Antonio Brown has broken his silence in part on his motivations for using Tom Brady’s marriage dissolution and uniquely inefficient playing this season as fodder for his social media accounts. The explanation was at times logical and at times comical but provided yet another glimpse into the mind of the most polarizing ex-NFL player.

When the hosts asked Brown if he was still rooting for Tom Brady, he explained the difference between football industry friends and real friends.

“Im not a part of the NFL anymore; I walked away from it; I could care less about it. I’m a Black rockstar; I don’t have to answer the way you think I’m tweeting or the way you think is going on,” Brown said on the “PBD” podcast. “I don’t have to have an explanation for what I do. I’m not in the NFL, where I have to give a conducive answer to what I’m doing or what I’m showing. It’s entertainment, and there’s some truth in it and that’s it. I’ve got a football relationship with guys, man, that’s it is; I don’t play football. It is what it is.”

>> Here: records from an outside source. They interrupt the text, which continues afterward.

Context: an optimization exercise on an open-source flow, tuned for small area, a short achievable clock period and few clock cycles. The choices shown serve that exercise and are no tape-out recipe. At most, simulation tests tie the RTL to the original design; equivalence was not proved. No activity file was given, so power comes from the tool's default toggle rates.

// sbmc_tick
module sbmc_tick #(
    parameter integer DT        = 100,
    parameter integer SCALE     = 1000,
    parameter integer N_AVG     = 4,
    parameter integer MASK_BITS = 0
) (
    input  wire        clk,
    input  wire        rst,
    input  wire [31:0] cfg_dist_target,
    input  wire [7:0]  cfg_n_ramp,
    input  wire [15:0] cfg_dwell_ticks,
    input  wire [7:0]  cfg_spd_op,
    input  wire [7:0]  cfg_spd_step,
    input  wire [15:0] cfg_cmd_stop,
    input  wire [15:0] cfg_cmd_rev,
    input  wire        run,
    input  wire        tick,
    input  wire        smp_valid,
    output wire        smp_ready,
    input  wire [55:0] smp_data,
    output wire        drv_valid,
    input  wire        drv_ready,
    output wire [15:0] drv_data,
    output wire        busy,
    output wire        running,
    output wire        fault,
    output wire [1:0]  phase,
    output wire [7:0]  ramp,
    output wire [15:0] dwell,
    output wire [31:0] acc,
    output wire [31:0] vel,
    output wire [31:0] distance
);
Size: ~300 flip-flops, ~310 I/O pins, about 0.019 mm^2 of cells after synthesis.
export LEC_CHECK = 0
export CAP_MARGIN = 20
export CORE_MARGIN = 2
export CORE_UTILIZATION = 40
export SLEW_MARGIN = 20
create_clock -name core_clock -period 10.0 [get_ports {clk}]
standard.sh (not shown) runs the stock make flow with config.mk's settings and CLKGATE_MAP_FILE= SYNTH_SCRIPT=/design/flow/synth_recipe.tcl, a recipe that flattens the netlist after the stock synthesis.
==> flow/flow/run.sh <==
#!/bin/bash
set -euo pipefail
export SETUP_SLACK_MARGIN=6.3
export BUFFER_PORTS_ARGS="-buffer_cell sky130_fd_sc_hd__buf_2"
bash standard.sh > standard.log 2>&1
Change:
==> flow/flow/run.sh (replaced) <==
#!/bin/bash
set -euo pipefail
export SETUP_SLACK_MARGIN=6.6
export BUFFER_PORTS_ARGS="-buffer_cell sky130_fd_sc_hd__buf_2"
bash standard.sh > standard.log 2>&1
CTS_BUF_LIST = sky130_fd_sc_hd__clkbuf_4 sky130_fd_sc_hd__clkbuf_8   (was default)
TNS_END_PERCENT = 5   (was default)
Outcome: Total power falls by about 2.4%. Routed wire length falls by about 0.7%. Utilization falls by 0.44 points. Hold slack got worse by 0.0057 ns. Critical path depth falls by 1. First-iteration DRC count rises by 2.6%. Cell area falls by 0.90%. Final cell count barely changes. Sequential share of layout area rises by 0.26 points. Non-clock buffer count falls by 27. Sequential power is about the same.
No run of this note included a check of the RTL's function; only the layout flow was run.

* * *

Starting RTL as in the previous note.
==> flow/config.mk <==
export PLATFORM = sky130hd
export DESIGN_NAME = sbmc_tick
export DESIGN_NICKNAME = sbmc_tick
export VERILOG_FILES = /design/flow/design.v
export SDC_FILE = /design/flow/constraint.sdc
export NUM_CORES = 4
export LEC_CHECK = 0
export ABC_AREA = 1
export CAP_MARGIN = 20
export CORE_MARGIN = 2
export CORE_UTILIZATION = 65
export SLEW_MARGIN = 20
==> flow/constraint.sdc <==
create_clock -name core_clock -period 10.0 [get_ports {clk}]
set_input_delay 2.0000 -clock core_clock [delete_from_list [all_inputs] [get_ports {clk}]]
set_output_delay 2.0000 -clock core_clock [all_outputs]
set_load 0.01 [all_outputs]
==> flow/flow/run.sh <==
#!/bin/bash
set -euo pipefail
export SETUP_SLACK_MARGIN=6.6
export BUFFER_PORTS_ARGS="-buffer_cell sky130_fd_sc_hd__buf_2"
bash standard.sh > standard.log 2>&1
Rerun with:
--- a/flow/config.mk
+++ b/flow/config.mk
@@ -7,6 +7,6 @@
 export LEC_CHECK = 0
-export ABC_AREA = 1
 export CAP_MARGIN = 20
 export CORE_MARGIN = 2
-export CORE_UTILIZATION = 65
+export CORE_UTILIZATION = 40
+export CTS_BUF_LIST = sky130_fd_sc_hd__clkbuf_4 sky130_fd_sc_hd__clkbuf_8
 export SLEW_MARGIN = 20
Utilization goes down by 35 points.
Clock skew stays flat.
Hold slack hardly moves.
Fmax goes up by 15%.
Critical path depth goes down by 18.
Global-route usage goes down by 12 points.
Non-clock buffer count goes down by 120.
No run of this note included a check of the RTL's function; only the layout flow was run.

* * *

## job 3991
sbmc_tick, a different RTL version from the one above (not shown whole).
For scale: about 2,600 cells after synthesis, roughly 300 flip-flops, ~310 I/O pins, ~0.020 mm2 of cells after synthesis.
export LEC_CHECK = 0
export ABC_AREA = 1
export CAP_MARGIN = 20
export CORE_MARGIN = 2
export CORE_UTILIZATION = 40
export CTS_BUF_LIST = sky130_fd_sc_hd__clkbuf_4 sky130_fd_sc_hd__clkbuf_8
export SLEW_MARGIN = 20
create_clock -name core_clock -period 10.0 [get_ports {clk}]
Scripts as last shown in full above: flow/flow/run.sh
Testbench counts of job 3991, summed over its fixed seeds: cycles 34,941.
## Diff of input files: job 8442 against job 3991
Settings: an added CTS_CLUSTER_DIAMETER of 70; an added CTS_CLUSTER_SIZE of 20; a deleted ABC_AREA that had been 1.
--- outcome ---
- Job 8442 | stages: all done | timing, DRC, antenna: all pass
- Between job 3991 and job 8442, post-placement setup slack increased.
- Relative contribution of the clock network to total power: job 8442 vs job 3991 down 9.3 points
- Job 8442 vs. job 3991: setup slack went up by 160 ps; clock buffer instance count of the final layout went down 54; clock power has decreased.
Modified inputs, job 3115 compared to job 8442
Settings: CTS_CLUSTER_DIAMETER removed (was 70); CTS_BUF_LIST changed from sky130_fd_sc_hd__clkbuf_4 sky130_fd_sc_hd__clkbuf_8 to sky130_fd_sc_hd__clkbuf_4; CTS_CLUSTER_SIZE removed (was 20).
Notes after the runs:
Of the two values seen for library cell contributing the largest single delay on the critical path, sky130_fd_sc_hd__a2111oi_4 was produced by job 8442 and sky130_fd_sc_hd__edfxtp_1 by job 3115. Clock network latency to the later pin of the worst-skew pair: job 3115 vs job 8442 up 170 ps. Cmp job 3115 and job 8442 / non-clock buffer instance count of the final layout / lower: job 8442. Final area, job 3115 vs job 8442: up by a few percent.
Here is what was changed in the inputs of job 4937 compared with job 3115.
Settings: CTS_CLUSTER_SIZE: unset -> 16; CTS_CLUSTER_DIAMETER: unset -> 80; CTS_BUF_LIST: sky130_fd_sc_hd__clkbuf_4 -> sky130_fd_sc_hd__clkbuf_4 sky130_fd_sc_hd__clkbuf_8.
Results
- Register fraction of the total cell area (higher): job 4937
- Die area: job 3115 vs job 4937 identical
- When job 4937 is measured against job 3115, its utilization turns out 2.7 points lower.
- In job 4937 the minimum period implied by the final worst setup slack turned out 110 ps higher than in job 3115.
- Job 4937 ended up with primary input to flop as its kind of critical path; job 3115 ended up with flop to primary output.
- Job 4937 vs job 3115: proportion of power drawn by combinational gates up in job 4937
- Diff job 4937 and job 3115: critical path depth higher in job 4937
- Relative to job 3115, the final cell area reported for job 4937 is lower.
- Going from job 3115 to job 4937, overall routing resource usage shrinks by 1.5 points.
- Capture point of the worst path: drv_data[15] -> job 3115, s_q[13]$_DFFE_PP_ -> job 4937

## afterwards: timing with drivers on the ports
The flow's constraints put no driver on any port. The routed layouts listed below were extracted and timed again, unchanged, in two steps. Step 1 assumes that a clkbuf_16 drives the clock port and a buf_2 every other input. Step 2, shift: input delay + t, output delay - t, t = (earliest + latest rising clock arrival at the registers) / 2. This alone moves slack from input paths to output paths. Three values: no drivers, after step 1, after step 2; two values: the first two.
run | t, ns | slack for setup (ns) | worst setup path at the end | pins driven straight from the clock port
the first run of note 1 | 0.607 | 6.238 / 6.238 / 5.764 | input to register | 1
the second run of note 1 | 0.702 | 6.173 / 6.173 / 5.709 | input to register | 1
the first run of note 2 | 0.567 | 5.892 / 5.892 / 5.499 | input to register | 1
the second run of note 2 | 0.698 | 6.423 / 6.415 / 5.717 | input to register | 1
job 3991 | 0.696 | 6.343 / 6.370 / 5.674 | input to register | 1
job 8442 | 0.691 | 6.500 / 6.524 / 5.834 | input to register | 1
job 3115 | 0.855 | 6.569 / 6.515 / 5.761 | input to register | 1
job 4937 | 0.670 | 6.461 / 6.483 / 5.813 | input to register | 1
After both steps every run listed still meets setup and hold. The setup slack of job 3115, which loses most, moves by -0.054 ns with the drivers and by -0.808 ns with both steps.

When asked if he and Brady are friends off the field, Brown retorted with a question. “What do you call a friend off the field? What is a friend to you?” Brown asked.

When the host answered that a friend is someone you treat with respect and who treats you with mutual respect, Brown had definitions to share.

“That’s not a friend, that is a natural citizen. That’s being a human being, human to human. I should treat you with respect because respect is natural. I don’t owe no one respect man; respect is earned man, it is what it is. I don’t have a relationship with Tom Brady. I don’t play football, that’s it.”

When the host asked why he would put a picture of himself on Tom Brady’s body to superimpose himself in the marital unrest conversations surrounding Tom Brady, Brown had an interesting answer.

“Fans put out pictures every time; it’s a real video of a situation. It’s funny; it’s a meme, that’s what fans do. [Brady going through a divorce] ain’t got nothing to do with me, bro. People capitalize on my life and situations every time; it don’t matter, so what. It’s life, bro. Pull up how many times people sell shirts and make meme’s and do funny sh*t at me. Now we do it at him. Its a problem? It’s life, its fans.”

“Bro, [Brady] had my back to play football to help him; no one got my back. They get a service. We are in the service business. Bro, I didn’t want to come back and play, bro. Why would I want to play with these guys? How are they going to force me to play football? [Brady] considered me, and he came down here to Miami to talk me into helping him to win. I don’t need to play football. I already showed you guys my account in 2019, had the interview to show you what I was planning and how I was planning.”

Antonio Brown will stay polarizing, like his recent choice to make a picture of Kyrie Irving his profile pic. As the world keeps paying attention to his new “Black rockstar” stature, cringy discomfort comes for free.